The outcome of an interaction between a human host and a microbe, whether it is a component of the normal flora or an exogenous pathogen, depends on specific properties inherent to both the host and the microbe. Sometimes, the host tolerates colonization by a parasite but restricts it to regions of the body where it can do no harm (e.g. Staphylococcus aureus on the nasal membranes orStreptococcus pneumoniae in the upper respiratory tract). If the parasite invades(i.e., breaches an anatomical barrier or progresses beyond the point of colonization), an infection is said to have occurred. If, as a result of infection, pathological harm to the host becomes evident, this is called an infectious disease.
The healthy animal defends itself against pathogens different stages. The host defenses may be of such a degree that infection can be prevented entirely. Or, if infection does occur, the defenses may stop the process before disease is apparent. At other times, the defenses that are necessary to defeat a pathogen may not be effective until infectious disease is well into progress.
The host defense mechanisms are mediated by the immune system. For our purposes, the term immunity refers to the relative state of resistance of the host to infectious disease. I will adopt the nomenclature used by my colleagues at University of South Carolina School of Medicine Microbiology and Immunology On-line to draw lines between the “types of immunity”, particularly as it relates to to innate immunity and adaptive immunity.
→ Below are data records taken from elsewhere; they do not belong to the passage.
### config.mk
export PLATFORM = sky130hd
export DESIGN_NAME = iic_cfg_seq_flat
export DESIGN_NICKNAME = d
export VERILOG_FILES = /design/src/rtl/iic_cfg_seq_if.sv /design/src/rtl/iic_cfg_seq.sv /design/src/flat_wrapper.sv
export SDC_FILE = /design/constraint.sdc
export NUM_CORES = 1
export LEC_CHECK = 0
export ABC_AREA = 1
export CORE_MARGIN = 4
export CORE_UTILIZATION = 52
export CTS_BUF_LIST = sky130_fd_sc_hd__clkbuf_8
export DETAILED_ROUTE_END_ITERATION = 10
export PLACE_DENSITY = 0.94
export SLEW_MARGIN = 5
export SYNTH_ARGS = -nofsm -noshare
export SYNTH_HDL_FRONTEND = slang
export SYNTH_SLANG_ARGS = --single-unit
### constraint.sdc
create_clock -name clk -period 2.2 [get_ports clk]
set_input_delay 0.22 -clock clk [delete_from_list [all_inputs] [get_ports clk]]
set_output_delay 0.22 -clock clk [all_outputs]
set_load 0.02 [all_outputs]
### src/rtl/iic_cfg_seq_if.sv
// AXI4-Lite register bus between iic_cfg_seq (master) and the AXI IIC core s_axi port (slave).
interface iic_cfg_seq_if;
    logic [8:0]  m_awaddr;
    logic        m_awvalid;
    logic        m_awready;
    logic [31:0] m_wdata;
    logic [3:0]  m_wstrb;
    logic        m_wvalid;
    logic        m_wready;
    logic [1:0]  m_bresp;
    logic        m_bvalid;
    logic        m_bready;
    logic [8:0]  m_araddr;
    logic        m_arvalid;
    logic        m_arready;
    logic [31:0] m_rdata;
    logic [1:0]  m_rresp;
    logic        m_rvalid;
    logic        m_rready;

    modport master (
        output m_awaddr, m_awvalid, m_wdata, m_wstrb, m_wvalid, m_bready,
        output m_araddr, m_arvalid, m_rready,
        input  m_awready, m_wready, m_bresp, m_bvalid,
        input  m_arready, m_rdata, m_rresp, m_rvalid
    );

    modport slave (
        input  m_awaddr, m_awvalid, m_wdata, m_wstrb, m_wvalid, m_bready,
        input  m_araddr, m_arvalid, m_rready,
        output m_awready, m_wready, m_bresp, m_bvalid,
        output m_arready, m_rdata, m_rresp, m_rvalid
    );
endinterface

### src/rtl/iic_cfg_seq.sv
// Sequences the AXI IIC core through single-byte I2C register writes (dev/reg/data) using
// dynamic-mode TX_FIFO writes, status polling and ISR clean-up, one AXI4-Lite access at a time.
module iic_cfg_seq #(
    parameter int unsigned POLL_MAX  = 1024,
    parameter logic [31:0] SOFTR_KEY = 32'h0000000A
) (
    input  logic       clk,
    input  logic       aresetn,
    input  logic       cmd_valid,
    output logic       cmd_ready,
    input  logic [6:0] cmd_dev,
    input  logic [7:0] cmd_reg,
    input  logic [7:0] cmd_data,
    output logic       done,
    output logic       err,
    output logic       busy,
    iic_cfg_seq_if.master m_axi
);

    localparam int unsigned AW = 9;
    localparam int unsigned DW = 32;
    localparam int unsigned PW = $clog2(POLL_MAX + 1);

    localparam logic [AW-1:0] A_ISR   = 9'h020;
    localparam logic [AW-1:0] A_SOFTR = 9'h040;
    localparam logic [AW-1:0] A_CR    = 9'h100;
    localparam logic [AW-1:0] A_SR    = 9'h104;
    localparam logic [AW-1:0] A_TXF   = 9'h108;

    typedef enum logic [3:0] {
        S_INIT_SOFTR, S_INIT_CR, S_IDLE, S_PRE_POLL, S_TX0, S_TX1, S_TX2,
        S_POST_POLL, S_RD_ISR, S_CLR_ISR, S_DONE
    } state_t;

    typedef enum logic [1:0] {T_IDLE, T_ADDR, T_RESP, T_READ} txn_t;

    state_t          r_state;
    txn_t            r_txn;
    logic            r_awvalid, r_wvalid, r_bready, r_arvalid, r_rready;
    logic [AW-1:0]   r_awaddr, r_araddr;
    logic [DW-1:0]   r_wdata;
    logic [6:0]      r_dev;
    logic [7:0]      r_reg, r_data;
    logic [DW-1:0]   r_isr;
    logic            r_axi_err, r_timeout;
    logic [PW-1:0]   r_poll_cnt;
    logic            r_cmd_ready, r_busy, r_done, r_err;

    logic            w_bus_state, w_is_rd;
    logic [AW-1:0]   w_addr;
    logic [DW-1:0]   w_wdata;
    logic            w_aw_hs, w_w_hs, w_ar_hs, w_aw_clr, w_w_clr;
    logic            w_b_done, w_r_done, w_resp_err, w_err_any, w_sr_ok, w_poll_last;

    // Access issued by each bus-owning state
    always_comb begin
        w_bus_state = 1'b1;
        w_is_rd     = 1'b0;
        w_addr      = '0;
        w_wdata     = '0;
        unique case (r_state)
            S_INIT_SOFTR: begin w_addr = A_SOFTR; w_wdata = SOFTR_KEY; end
            S_INIT_CR:    begin w_addr = A_CR;    w_wdata = DW'(1); end
            S_PRE_POLL,
            S_POST_POLL:  begin w_addr = A_SR;    w_is_rd = 1'b1; end
            S_TX0:        begin w_addr = A_TXF;   w_wdata = DW'({2'b01, r_dev, 1'b0}); end
            S_TX1:        begin w_addr = A_TXF;   w_wdata = DW'(r_reg); end
            S_TX2:        begin w_addr = A_TXF;   w_wdata = DW'({2'b10, r_data}); end
            S_RD_ISR:     begin w_addr = A_ISR;   w_is_rd = 1'b1; end
            S_CLR_ISR:    begin w_addr = A_ISR;   w_wdata = r_isr & DW'(3); end
            default:      w_bus_state = 1'b0;
        endcase
    end

    assign w_aw_hs     = r_awvalid & m_axi.m_awready;
    assign w_w_hs      = r_wvalid & m_axi.m_wready;
    assign w_ar_hs     = r_arvalid & m_axi.m_arready;
    assign w_aw_clr    = ~r_awvalid | w_aw_hs;
    assign w_w_clr     = ~r_wvalid | w_w_hs;
    assign w_b_done    = r_bready & m_axi.m_bvalid;
    assign w_r_done    = r_rready & m_axi.m_rvalid;
    assign w_resp_err  = (w_b_done & (m_axi.m_bresp != 2'b00)) |
                         (w_r_done & (m_axi.m_rresp != 2'b00));
    assign w_err_any   = r_axi_err | w_resp_err;
    // Ready to start: bus not busy and TX FIFO empty
    assign w_sr_ok     = ~m_axi.m_rdata[2] & m_axi.m_rdata[7];
    assign w_poll_last = (r_poll_cnt == PW'(POLL_MAX - 1));

    always_ff @(posedge clk or negedge aresetn) begin
        if (!aresetn) begin
            r_state     <= S_INIT_SOFTR;
            r_txn       <= T_IDLE;
            r_awvalid   <= 1'b0;
            r_wvalid    <= 1'b0;
            r_bready    <= 1'b0;
            r_arvalid   <= 1'b0;
            r_rready    <= 1'b0;
            r_awaddr    <= '0;
            r_araddr    <= '0;
            r_wdata     <= '0;
            r_dev       <= '0;
            r_reg       <= '0;
            r_data      <= '0;
            r_isr       <= '0;
            r_axi_err   <= 1'b0;
            r_timeout   <= 1'b0;
            r_poll_cnt  <= '0;
            r_cmd_ready <= 1'b0;
            r_busy      <= 1'b1;
            r_done      <= 1'b0;
            r_err       <= 1'b0;
        end else begin
            r_done <= 1'b0;
            if (w_resp_err) r_axi_err <= 1'b1;

            // Single-outstanding AXI engine; a new access starts the cycle after the last completes
            unique case (r_txn)
                T_IDLE: if (w_bus_state) begin
                    if (w_is_rd) begin
                        r_araddr  <= w_addr;
                        r_arvalid <= 1'b1;
                        r_rready  <= 1'b1;
                        r_txn     <= T_READ;
                    end else begin
                        r_awaddr  <= w_addr;
                        r_wdata   <= w_wdata;
                        r_awvalid <= 1'b1;
                        r_wvalid  <= 1'b1;
                        r_txn     <= T_ADDR;
                    end
                end
                T_ADDR: begin
                    if (w_aw_hs) r_awvalid <= 1'b0;
                    if (w_w_hs)  r_wvalid  <= 1'b0;
                    if (w_aw_clr && w_w_clr) begin
                        r_bready <= 1'b1;
                        r_txn    <= T_RESP;
                    end
                end
                T_RESP: if (w_b_done) begin
                    r_bready <= 1'b0;
                    r_txn    <= T_IDLE;
                end
                T_READ: begin
                    if (w_ar_hs) r_arvalid <= 1'b0;
                    if (w_r_done) begin
                        r_rready <= 1'b0;
                        r_txn    <= T_IDLE;
                    end
                end
                default: r_txn <= T_IDLE;
            endcase

            case (r_state)
                S_INIT_SOFTR: if (w_b_done) r_state <= S_INIT_CR;
                S_INIT_CR: if (w_b_done) begin
                    r_state     <= S_IDLE;
                    r_cmd_ready <= 1'b1;
                    r_busy      <= 1'b0;
                end
                S_IDLE: if (cmd_valid && r_cmd_ready) begin
                    r_dev       <= cmd_dev;
                    r_reg       <= cmd_reg;
                    r_data      <= cmd_data;
                    r_axi_err   <= 1'b0;
                    r_timeout   <= 1'b0;
                    r_isr       <= '0;
                    r_poll_cnt  <= '0;
                    r_cmd_ready <= 1'b0;
                    r_busy      <= 1'b1;
                    r_state     <= S_PRE_POLL;
                end
                S_PRE_POLL, S_POST_POLL: if (w_r_done) begin
                    r_poll_cnt <= r_poll_cnt + PW'(1);
                    if (w_err_any) begin
                        r_state <= S_DONE;
                    end else if (w_sr_ok) begin
                        r_state <= (r_state == S_PRE_POLL) ? S_TX0 : S_RD_ISR;
                    end else if (w_poll_last) begin
                        r_timeout <= 1'b1;
                        r_state   <= S_DONE;
                    end
                end
                S_TX0: if (w_b_done) r_state <= w_err_any ? S_DONE : S_TX1;
                S_TX1: if (w_b_done) r_state <= w_err_any ? S_DONE : S_TX2;
                S_TX2: if (w_b_done) begin
                    r_poll_cnt <= '0;
                    r_state    <= w_err_any ? S_DONE : S_POST_POLL;
                end
                S_RD_ISR: if (w_r_done) begin
                    r_isr <= m_axi.m_rdata;
                    if (!w_err_any && (m_axi.m_rdata[1:0] != 2'b00)) r_state <= S_CLR_ISR;
                    else                                              r_state <= S_DONE;
                end
                S_CLR_ISR: if (w_b_done) r_state <= S_DONE;
                S_DONE: begin
                    r_done <= 1'b1;
                    r_err  <= r_axi_err | r_timeout | (r_isr[1:0] != 2'b00);
                    // A timed-out poll re-enables the core before taking new commands
                    if (r_timeout) begin
                        r_state <= S_INIT_CR;
                    end else begin
                        r_state     <= S_IDLE;
                        r_cmd_ready <= 1'b1;
                        r_busy      <= 1'b0;
                    end
                end
                default: r_state <= S_INIT_SOFTR;
            endcase
        end
    end

    assign cmd_ready       = r_cmd_ready;
    assign busy            = r_busy;
    assign done            = r_done;
    assign err             = r_err;
    assign m_axi.m_awaddr  = r_awaddr;
    assign m_axi.m_awvalid = r_awvalid;
    assign m_axi.m_wdata   = r_wdata;
    assign m_axi.m_wstrb   = 4'hF;
    assign m_axi.m_wvalid  = r_wvalid;
    assign m_axi.m_bready  = r_bready;
    assign m_axi.m_araddr  = r_araddr;
    assign m_axi.m_arvalid = r_arvalid;
    assign m_axi.m_rready  = r_rready;

endmodule

### src/flat_wrapper.sv
// flat-port wrapper written by rule: the top's interface ports become plain ports
module iic_cfg_seq_flat 
#(
    parameter int unsigned POLL_MAX  = 1024,
    parameter logic [31:0] SOFTR_KEY = 32'h0000000A
)
  (clk, aresetn, cmd_valid, cmd_ready, cmd_dev, cmd_reg, cmd_data, done, err, busy, m_axi_m_awaddr, m_axi_m_awvalid, m_axi_m_wdata, m_axi_m_wstrb, m_axi_m_wvalid, m_axi_m_bready, m_axi_m_araddr, m_axi_m_arvalid, m_axi_m_rready, m_axi_m_awready, m_axi_m_wready, m_axi_m_bresp, m_axi_m_bvalid, m_axi_m_arready, m_axi_m_rdata, m_axi_m_rresp, m_axi_m_rvalid);
  iic_cfg_seq_if m_axi_i ();
  input  logic clk;
  input  logic aresetn;
  input  logic cmd_valid;
  output logic cmd_ready;
  input  logic [6:0] cmd_dev;
  input  logic [7:0] cmd_reg;
  input  logic [7:0] cmd_data;
  output logic done;
  output logic err;
  output logic busy;
  output wire logic [$bits(m_axi_i.m_awaddr)-1:0] m_axi_m_awaddr;
  output wire logic [$bits(m_axi_i.m_awvalid)-1:0] m_axi_m_awvalid;
  output wire logic [$bits(m_axi_i.m_wdata)-1:0] m_axi_m_wdata;
  output wire logic [$bits(m_axi_i.m_wstrb)-1:0] m_axi_m_wstrb;
  output wire logic [$bits(m_axi_i.m_wvalid)-1:0] m_axi_m_wvalid;
  output wire logic [$bits(m_axi_i.m_bready)-1:0] m_axi_m_bready;
  output wire logic [$bits(m_axi_i.m_araddr)-1:0] m_axi_m_araddr;
  output wire logic [$bits(m_axi_i.m_arvalid)-1:0] m_axi_m_arvalid;
  output wire logic [$bits(m_axi_i.m_rready)-1:0] m_axi_m_rready;
  input wire logic [$bits(m_axi_i.m_awready)-1:0] m_axi_m_awready;
  input wire logic [$bits(m_axi_i.m_wready)-1:0] m_axi_m_wready;
  input wire logic [$bits(m_axi_i.m_bresp)-1:0] m_axi_m_bresp;
  input wire logic [$bits(m_axi_i.m_bvalid)-1:0] m_axi_m_bvalid;
  input wire logic [$bits(m_axi_i.m_arready)-1:0] m_axi_m_arready;
  input wire logic [$bits(m_axi_i.m_rdata)-1:0] m_axi_m_rdata;
  input wire logic [$bits(m_axi_i.m_rresp)-1:0] m_axi_m_rresp;
  input wire logic [$bits(m_axi_i.m_rvalid)-1:0] m_axi_m_rvalid;
  assign m_axi_m_awaddr = m_axi_i.m_awaddr;
  assign m_axi_m_awvalid = m_axi_i.m_awvalid;
  assign m_axi_m_wdata = m_axi_i.m_wdata;
  assign m_axi_m_wstrb = m_axi_i.m_wstrb;
  assign m_axi_m_wvalid = m_axi_i.m_wvalid;
  assign m_axi_m_bready = m_axi_i.m_bready;
  assign m_axi_m_araddr = m_axi_i.m_araddr;
  assign m_axi_m_arvalid = m_axi_i.m_arvalid;
  assign m_axi_m_rready = m_axi_i.m_rready;
  assign m_axi_i.m_awready = m_axi_m_awready;
  assign m_axi_i.m_wready = m_axi_m_wready;
  assign m_axi_i.m_bresp = m_axi_m_bresp;
  assign m_axi_i.m_bvalid = m_axi_m_bvalid;
  assign m_axi_i.m_arready = m_axi_m_arready;
  assign m_axi_i.m_rdata = m_axi_m_rdata;
  assign m_axi_i.m_rresp = m_axi_m_rresp;
  assign m_axi_i.m_rvalid = m_axi_m_rvalid;
  iic_cfg_seq #(.POLL_MAX(POLL_MAX), .SOFTR_KEY(SOFTR_KEY)) u_core (.clk(clk), .aresetn(aresetn), .cmd_valid(cmd_valid), .cmd_ready(cmd_ready), .cmd_dev(cmd_dev), .cmd_reg(cmd_reg), .cmd_data(cmd_data), .done(done), .err(err), .busy(busy), .m_axi(m_axi_i));
endmodule
==> results of run 1 <==
cells in the mapped netlist, drive strengths merged, types with 2 or more instances:
cell type	n	area [sq um]
inv	68	255
xor2	3	26.3
dfrtp	72	1800
nand4	4	25.0
o21ai	56	288
a21oi	8	40.0
nor3	3	15.0
ha	6	75.1
or2	2	12.5
nor2	56	230
buf	43	335
o22ai	5	31.3
conb	2	7.51
nand2	158	621
nand3	27	135
power breakdown:
part           leakage (nW)  switching [mW]  internal, mW
combinational          1.33            1.74         0.919
sequential            0.933           0.279          1.80
clock                 0.111           0.528         0.640
layout by cell type (no fill, tap or decap), types with 8 or more instances in the layout:
cell type        synthesis  final
nor2_1                  50     50
dfrtp_1                 72     72
inv_1                   64     65
o21ai_1                  9      9
a21oi_1                  8      8
nand3_1                 27     27
conb_1                   2     34
o21ai_0                 45     45
nand2_1                149    149
clkbuf_8                 0      9
clkdlybuf4s50_1          0     66
nand2_2                  8      8
worst paths after layout:
kind,slack (ns),cells after the start,start,end
setup reg to reg,0.32,9,u_core.r_state[2],u_core.r_isr[1]
hold / removal,0.40,3,cmd_data[5],u_core.r_data[5]
max in group asynchronous,1.41,3,aresetn,u_core.busy
setup / recovery,0.32,9,u_core.r_state[2],u_core.r_isr[1]
min in group asynchronous,0.44,3,aresetn,u_core.r_reg[4]
hold reg to reg,0.48,2,u_core.r_dev[0],u_core.r_dev[0]
kinds of logic after synthesis:
| logic type | Yosys count |
|---|---|
| AND/OR/NAND/NOR | 252 |
| buffers and inverters | 112 |
| AO/OA/AOI/OAI | 75 |
| flip-flops | 73 |
| adder cells (fa/ha/maj) | 6 |
| XOR/XNOR | 4 |
| other | 2 |
repair_timing:
action,CTS,global route
hold endpoints to repair,72,0
hold buffers,1,0
endpoints found under the setup margin,0,0
through the flow:
stage | hold WS, ns | setup WS [ns] | cells | total power [mW]
2_1_floorplan | -0.0756 | 0.717 | 556 | 3.91
3_3_place_gp | 0.273 | 0.343 | 683 | 4.58
3_5_place_dp | 0.285 | 0.314 | 683 | 4.71
4_1_cts | 0.397 | 0.373 | 700 | 5.90
5_1_grt | 0.395 | 0.181 | 700 | 6.32
6_report | 0.396 | 0.320 | 700 | 5.91
final cells by class:
| type | instances | share of cell area [%] |
|---|---|---|
| Sequential cell | 73 | 37.7 |
| Multi-Input combinational cell | 371 | 35.0 |
| Timing Repair Buffer | 73 | 15.0 |
| Inverter | 68 | 5.26 |
| Clock buffer | 9 | 2.55 |
| Tap cell | 99 | 2.55 |
| Clock inverter | 7 | 1.94 |
critical path: stages, from the launching register on:
cell and delay [ns]:
dfrtp_1 0.47, inv_2 0.13, nand2_1 0.14, nor2_2 0.15
inv_1 0.08, nor2_2 0.16, inv_1 0.20, o21ai_1 0.25
nand3_1 0.12, o21ai_0 0.10
per-layer routing:
layer  up-vias  share of wire (%)  track usage (%)
met2       159                 48             36.4
met3        30                6.4             4.69
li1       1720                  -                -
met4         0                3.1             9.24
met1      1660                 42             29.0
met5         -                  0                0
==> metrics.txt, run 1 <==
compound-cell area share of the yosys netlist=10.2%; Max rail drop VDD=approximately 0.64 mV; Vias/cell=~5.1; Max Clock Skew=between 0.01 and 0.015 ns; core area=approximately 7400 sq um; Post-Layout Inst Area=4850 sq um; Post-Synth Simple-Gate Area=26.3%; GRT Util Overall=between 20% and 30%; post-CTS sizing=0; Slew Viols, Final=0; clk_lat worst skew=roughly 0.35 ns; Worst Setup Path Type=reg2reg; max-cap viol count=0; period utilization=85.4%; fin nets=669; setup_tns=0 ns; I/O Pins=130; Leak=2.37 nW; Largest Register=u_core.r_poll_cnt; n_diodes=0; DPL Wire Length=between 7000 and 8000 um; Area after DPL=between 4000 and 5000 sq um; DRC viols=0; clk slew on worst S/H paths=~0.080 ns; cell count after synthesis=around 520; final setup fails=0; Adder-Cell Fraction of Synth Area=approximately 1.9%; number of synthesized flops with an enable pin=0; share of cells above drive strength 1=7.65%; die height=95.7 um; Mapped Area=around 4000 sq um; hold crit path type=in2reg; number of buffers added on ports=67; Inserted Clock Buffers=9; Clock Tree Buf Depth=2; multi-input logic area=around 1700 sq um; Post-synth ARST share=100%; CP Launch Type=flop; total wire length=slightly below 10000 um; Post-CTS Setup Bufs=0; Critical Path End Type=flop; DRT Pass-1 Iters=5; Yosys reg bits=73; GR Overflow Total=0; first-pass GRT wire length=~16000 um; Post-synth top flop=dfrtp_1; largest net degree at the start of global routing=74; # rows=31; Initial Util=around 54%; register area=1830 sq um; Synth Area in XOR/XNOR=less than 1%; Antenna Nets Post-Route=0; drt wl/cell=around 14 um; main combinational cell family by area after synthesis=simple AND/OR/NAND/NOR gates; max reg flops=11; outcome=complete, no violations; CP Max Fanout=11; Die Span X=95.7 um; syn avg cell area=between 7 and 8 sq um; Unique masters post-synth=35; unrepaired setup endpoints after global routing=false; FILL cells=just over 600; vias in the first global route=between 3000 and 4000; DR iter-0 viols=247; Crit path arrival time=2.15 ns; Peak Freq=about 530 MHz; sequential area share after synthesis=~46%; root buffer cell=clkbuf_8; GP Congestion=between 0.9 and 1; critical path required time=between 2 and 2.5 ns; die area=9160 sq um; number of antenna violations at the first check in global routing=0; Min Clock Period, post-route=~1.9 ns; mux contribution to synthesized area=0%; Vias=~3600; number of hold violations in the final report=0; Layout area overhead=21.2%; Syn. warnings=0; Pwr Density=~1200 nW/um^2; clock sinks=73; CTS tree=done; Max H-tree Level=3; Layout Utilization=between 60% and 70%
(Power assumes the default switching activity.)
==> run 2: changes to the inputs <==
--- a/config.mk
+++ b/config.mk
@@ -7,10 +7,10 @@
 export LEC_CHECK = 0
 export ABC_AREA = 1
 export CORE_MARGIN = 4
-export CORE_UTILIZATION = 52
+export CORE_UTILIZATION = 48
 export CTS_BUF_LIST = sky130_fd_sc_hd__clkbuf_8
 export DETAILED_ROUTE_END_ITERATION = 10
-export PLACE_DENSITY = 0.94
+export PLACE_DENSITY = 0.88
 export SLEW_MARGIN = 5
 export SYNTH_ARGS = -nofsm -noshare
 export SYNTH_HDL_FRONTEND = slang
==> constraint.sdc (replaced) <==
create_clock -name clk -period 2 [get_ports clk]
set_input_delay 0.2 -clock clk [delete_from_list [all_inputs] [get_ports clk]]
set_output_delay 0.2 -clock clk [all_outputs]
set_load 0.02 [all_outputs]
==> run 2 against run 1 <==
Flip-flop and latch count did not move. Via count fell by 1.1%. Critical endpoint is now u_core.r_poll_cnt[2]. Largest cell class unchanged. Largest power group unchanged. Core utilization fell by 6.4 points. Clock power fell by 12%. Count of clock-buffer cells in the layout rose by 1. Setup slack got worse by 0.14 ns.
The immune system is composed of two major subdivisions, the b>innate or nonspecific immune system and the adaptive or specific immune system. The innate immune system is a primary defense mechanism against invading organisms, while the adaptive immune system acts as a second line of defense. Both aspects of the immune system have cellular and humoral components by which they carry out their protective functions. In addition, there is interplay between these two systems, i.e., cells or components of the innate immune system influence the adaptive immune system and vice versa.
The innate and adaptive immune systems differ in several ways. The adaptive immune system requires some time to react to an invading organism, whereas the innate immune system includes defenses that, for the most part, are constitutively present and mobilized immediately upon infection. Additionally, the adaptive immune system is antigen specific and reacts only with the organism that induced the response. The innate system is not antigen specific and reacts similarly to a variety of organisms. Finally, the adaptive immune system exhibits an immunological memory. It “remembers” that it has encountered an invading organism and reacts more rapidly on subsequent exposure to the same organism. The innate immune system does not exhibit a memory response.
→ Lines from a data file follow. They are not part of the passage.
==> src/rtl/multi_oneshot.sv <==
// multi_oneshot: per-channel synchroniser, debouncer and edge one-shot with
// optional keyboard-style auto-repeat. Channels are fully independent; the
// edge mode is shared.
module multi_oneshot #(
  parameter int unsigned CHANNELS        = 5,
  parameter int unsigned DEBOUNCE_CYCLES = 500000,
  parameter int unsigned REPEAT_DELAY    = 50000000,
  parameter int unsigned REPEAT_PERIOD   = 10000000
) (
  input  logic                clk,
  input  logic                rst_n,
  input  logic [CHANNELS-1:0] in,
  input  logic [1:0]          mode,
  output logic [CHANNELS-1:0] level,
  output logic [CHANNELS-1:0] os,
  output logic                any_os
);

  localparam int unsigned DW  = (DEBOUNCE_CYCLES > 1) ? $clog2(DEBOUNCE_CYCLES) : 1;
  localparam int unsigned RDW = (REPEAT_DELAY > 1) ? $clog2(REPEAT_DELAY) : 1;
  localparam int unsigned RPW = (REPEAT_PERIOD > 1) ? $clog2(REPEAT_PERIOD) : 1;
  localparam int unsigned RW  = (RDW > RPW) ? RDW : RPW;

  localparam logic [DW-1:0] DB_LAST = DW'(DEBOUNCE_CYCLES - 1);
  localparam logic [RW-1:0] RD_LAST = RW'(REPEAT_DELAY - 1);
  localparam logic [RW-1:0] RP_LAST = RW'(REPEAT_PERIOD - 1);

  localparam logic [1:0] MODE_RISE   = 2'b00;
  localparam logic [1:0] MODE_FALL   = 2'b01;
  localparam logic [1:0] MODE_BOTH   = 2'b10;
  localparam logic [1:0] MODE_REPEAT = 2'b11;

  typedef enum logic [1:0] {
    ZERO   = 2'b00,
    HELD   = 2'b01,
    REPEAT = 2'b10
  } state_e;

  logic [CHANNELS-1:0] sync1_q, sync1_d;
  logic [CHANNELS-1:0] sync2_q, sync2_d;
  logic [CHANNELS-1:0] level_q, level_d;
  logic [CHANNELS-1:0] os_q, os_d;
  logic [DW-1:0]       dcnt_q [CHANNELS];
  logic [DW-1:0]       dcnt_d [CHANNELS];
  logic [RW-1:0]       rcnt_q [CHANNELS];
  logic [RW-1:0]       rcnt_d [CHANNELS];
  state_e              state_q [CHANNELS];
  state_e              state_d [CHANNELS];
  logic [CHANNELS-1:0] flip, rise, fall;

  // Next-state: synchroniser shift, debounce counting, edge/repeat pulse generation
  always_comb begin
    sync1_d = in;
    sync2_d = sync1_q;
    level_d = level_q;
    os_d    = '0;
    flip    = '0;
    rise    = '0;
    fall    = '0;
    for (int unsigned i = 0; i < CHANNELS; i++) begin
      dcnt_d[i]  = '0;
      rcnt_d[i]  = rcnt_q[i];
      state_d[i] = state_q[i];

      if (sync2_q[i] != level_q[i]) begin
        if (dcnt_q[i] == DB_LAST) begin
          flip[i]    = 1'b1;
          level_d[i] = sync2_q[i];
        end else begin
          dcnt_d[i] = dcnt_q[i] + DW'(1);
        end
      end
      rise[i] = flip[i] & sync2_q[i];
      fall[i] = flip[i] & ~sync2_q[i];

      case (mode)
        MODE_RISE:   os_d[i] = rise[i];
        MODE_FALL:   os_d[i] = fall[i];
        MODE_BOTH:   os_d[i] = flip[i];
        MODE_REPEAT: os_d[i] = rise[i];
        default:     os_d[i] = 1'b0;
      endcase

      case (state_q[i])
        ZERO: begin
          if (rise[i] && (mode == MODE_REPEAT)) begin
            state_d[i] = HELD;
            rcnt_d[i]  = '0;
          end
        end
        HELD: begin
          if (fall[i] || (mode != MODE_REPEAT)) begin
            state_d[i] = ZERO;
            rcnt_d[i]  = '0;
          end else if (rcnt_q[i] == RD_LAST) begin
            os_d[i]    = 1'b1;
            rcnt_d[i]  = '0;
            state_d[i] = REPEAT;
          end else begin
            rcnt_d[i] = rcnt_q[i] + RW'(1);
          end
        end
        REPEAT: begin
          if (fall[i] || (mode != MODE_REPEAT)) begin
            state_d[i] = ZERO;
            rcnt_d[i]  = '0;
          end else if (rcnt_q[i] == RP_LAST) begin
            os_d[i]   = 1'b1;
            rcnt_d[i] = '0;
          end else begin
            rcnt_d[i] = rcnt_q[i] + RW'(1);
          end
        end
        default: begin
          state_d[i] = ZERO;
          rcnt_d[i]  = '0;
        end
      endcase
    end
  end

  // All state registers, cleared asynchronously
  always_ff @(posedge clk or negedge rst_n) begin
    if (!rst_n) begin
      sync1_q <= '0;
      sync2_q <= '0;
      level_q <= '0;
      os_q    <= '0;
      for (int unsigned i = 0; i < CHANNELS; i++) begin
        dcnt_q[i]  <= '0;
        rcnt_q[i]  <= '0;
        state_q[i] <= ZERO;
      end
    end else begin
      sync1_q <= sync1_d;
      sync2_q <= sync2_d;
      level_q <= level_d;
      os_q    <= os_d;
      for (int unsigned i = 0; i < CHANNELS; i++) begin
        dcnt_q[i]  <= dcnt_d[i];
        rcnt_q[i]  <= rcnt_d[i];
        state_q[i] <= state_d[i];
      end
    end
  end

  assign level  = level_q;
  assign os     = os_q;
  assign any_os = |os_q;

endmodule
Cellular defense. This term is used to distinguish whether an immune response is mediated by a particular type of cell, as opposed to a non cellular defense which does not involve a specifically programmed cell. As stated above, a variety of tissue cells are involved in innate and adaptive immunity, hence the term cellular defense. These include neutrophils and macrophages, which are involved in phagocytosis, basophils and mast cells, which are involved in inflammation, and B cells and T cells which account for antibody mediated immunity and cell mediated immunity, respectively.
All these cells have their origin in the bone marrow (Figure 2). Myeloid progenitor (stem) cells in the bone marrow give rise to neutrophils, eosinophils, basophils, monocytes and dendritic cells, while lymphoid progenitor (stem) cells give rise to T cells and B cells. Macrophages and dendritic cells, which play a key role in innate and adaptive immunity, are derived from monocytes; and mast cells, which are fixed in tissues, develop from the same precrusor cell as circulating basophils. B cells are produced in bone marrow and released into the blood and lymphatic systems. B-cells can develop into plasma cells that secrete antibodies. Precursor T cells undergo differentiation in the thymus into two distinct types of T cells, CD4+ T helper cells, and the CD8+ cytotoxic T cells. Macrophages and dendritic cells function as one of several bridges between innate immunity and adaptive immunity, since they present antigens to immunocompetent T-cells, which initiates an immunological response.